• **What you have to do**: Leave out the lines before the one with "pin_s2[17]$_SDFF_PP1_ | 0.39 |"; output that line and all remaining lines of the records exactly.

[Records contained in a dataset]

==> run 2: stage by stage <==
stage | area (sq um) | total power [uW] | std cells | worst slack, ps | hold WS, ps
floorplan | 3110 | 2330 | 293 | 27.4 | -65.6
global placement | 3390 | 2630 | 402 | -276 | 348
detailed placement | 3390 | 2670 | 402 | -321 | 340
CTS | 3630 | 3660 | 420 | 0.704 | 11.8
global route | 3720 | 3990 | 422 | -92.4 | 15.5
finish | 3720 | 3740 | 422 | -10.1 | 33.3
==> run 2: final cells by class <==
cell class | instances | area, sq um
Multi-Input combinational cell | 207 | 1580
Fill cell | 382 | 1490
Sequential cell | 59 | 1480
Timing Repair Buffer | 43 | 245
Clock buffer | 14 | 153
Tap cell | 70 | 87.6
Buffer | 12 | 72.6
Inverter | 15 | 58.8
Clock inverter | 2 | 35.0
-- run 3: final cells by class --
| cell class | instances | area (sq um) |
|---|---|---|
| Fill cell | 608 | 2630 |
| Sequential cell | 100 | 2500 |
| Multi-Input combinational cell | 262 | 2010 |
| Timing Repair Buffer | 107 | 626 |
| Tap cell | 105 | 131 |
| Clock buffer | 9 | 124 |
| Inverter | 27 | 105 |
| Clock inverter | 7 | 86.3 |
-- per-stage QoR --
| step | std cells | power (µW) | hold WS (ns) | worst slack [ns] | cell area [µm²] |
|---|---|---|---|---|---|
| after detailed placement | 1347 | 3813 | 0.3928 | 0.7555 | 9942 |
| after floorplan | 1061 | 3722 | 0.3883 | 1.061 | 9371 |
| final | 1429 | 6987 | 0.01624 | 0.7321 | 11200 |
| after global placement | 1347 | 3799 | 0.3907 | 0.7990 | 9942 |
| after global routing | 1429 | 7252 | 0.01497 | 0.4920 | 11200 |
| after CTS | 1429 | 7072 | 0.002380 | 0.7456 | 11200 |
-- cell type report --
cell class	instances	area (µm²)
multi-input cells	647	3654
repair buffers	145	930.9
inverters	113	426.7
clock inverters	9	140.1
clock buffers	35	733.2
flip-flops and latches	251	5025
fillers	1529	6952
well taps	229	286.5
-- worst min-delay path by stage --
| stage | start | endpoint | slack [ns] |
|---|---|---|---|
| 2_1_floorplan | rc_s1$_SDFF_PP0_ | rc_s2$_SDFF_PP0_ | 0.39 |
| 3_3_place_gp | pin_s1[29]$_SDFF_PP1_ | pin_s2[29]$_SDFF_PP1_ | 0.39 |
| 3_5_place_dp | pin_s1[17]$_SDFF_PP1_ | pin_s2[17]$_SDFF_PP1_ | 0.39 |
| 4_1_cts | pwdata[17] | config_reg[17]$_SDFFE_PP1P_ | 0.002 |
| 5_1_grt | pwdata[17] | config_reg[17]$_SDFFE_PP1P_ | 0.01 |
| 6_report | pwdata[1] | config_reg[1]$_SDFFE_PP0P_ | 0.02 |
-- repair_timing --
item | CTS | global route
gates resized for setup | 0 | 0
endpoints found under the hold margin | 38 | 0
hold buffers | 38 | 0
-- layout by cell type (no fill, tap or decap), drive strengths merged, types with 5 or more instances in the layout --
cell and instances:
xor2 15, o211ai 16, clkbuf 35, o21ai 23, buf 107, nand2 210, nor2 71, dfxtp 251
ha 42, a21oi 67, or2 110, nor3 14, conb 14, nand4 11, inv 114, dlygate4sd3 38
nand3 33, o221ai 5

• **Solution to this exercise**:
| 3_5_place_dp | pin_s1[17]$_SDFF_PP1_ | pin_s2[17]$_SDFF_PP1_ | 0.39 |
| 4_1_cts | pwdata[17] | config_reg[17]$_SDFFE_PP1P_ | 0.002 |
| 5_1_grt | pwdata[17] | config_reg[17]$_SDFFE_PP1P_ | 0.01 |
| 6_report | pwdata[1] | config_reg[1]$_SDFFE_PP0P_ | 0.02 |
-- repair_timing --
item | CTS | global route
gates resized for setup | 0 | 0
endpoints found under the hold margin | 38 | 0
hold buffers | 38 | 0
-- layout by cell type (no fill, tap or decap), drive strengths merged, types with 5 or more instances in the layout --
cell and instances:
xor2 15, o211ai 16, clkbuf 35, o21ai 23, buf 107, nand2 210, nor2 71, dfxtp 251
ha 42, a21oi 67, or2 110, nor3 14, conb 14, nand4 11, inv 114, dlygate4sd3 38
nand3 33, o221ai 5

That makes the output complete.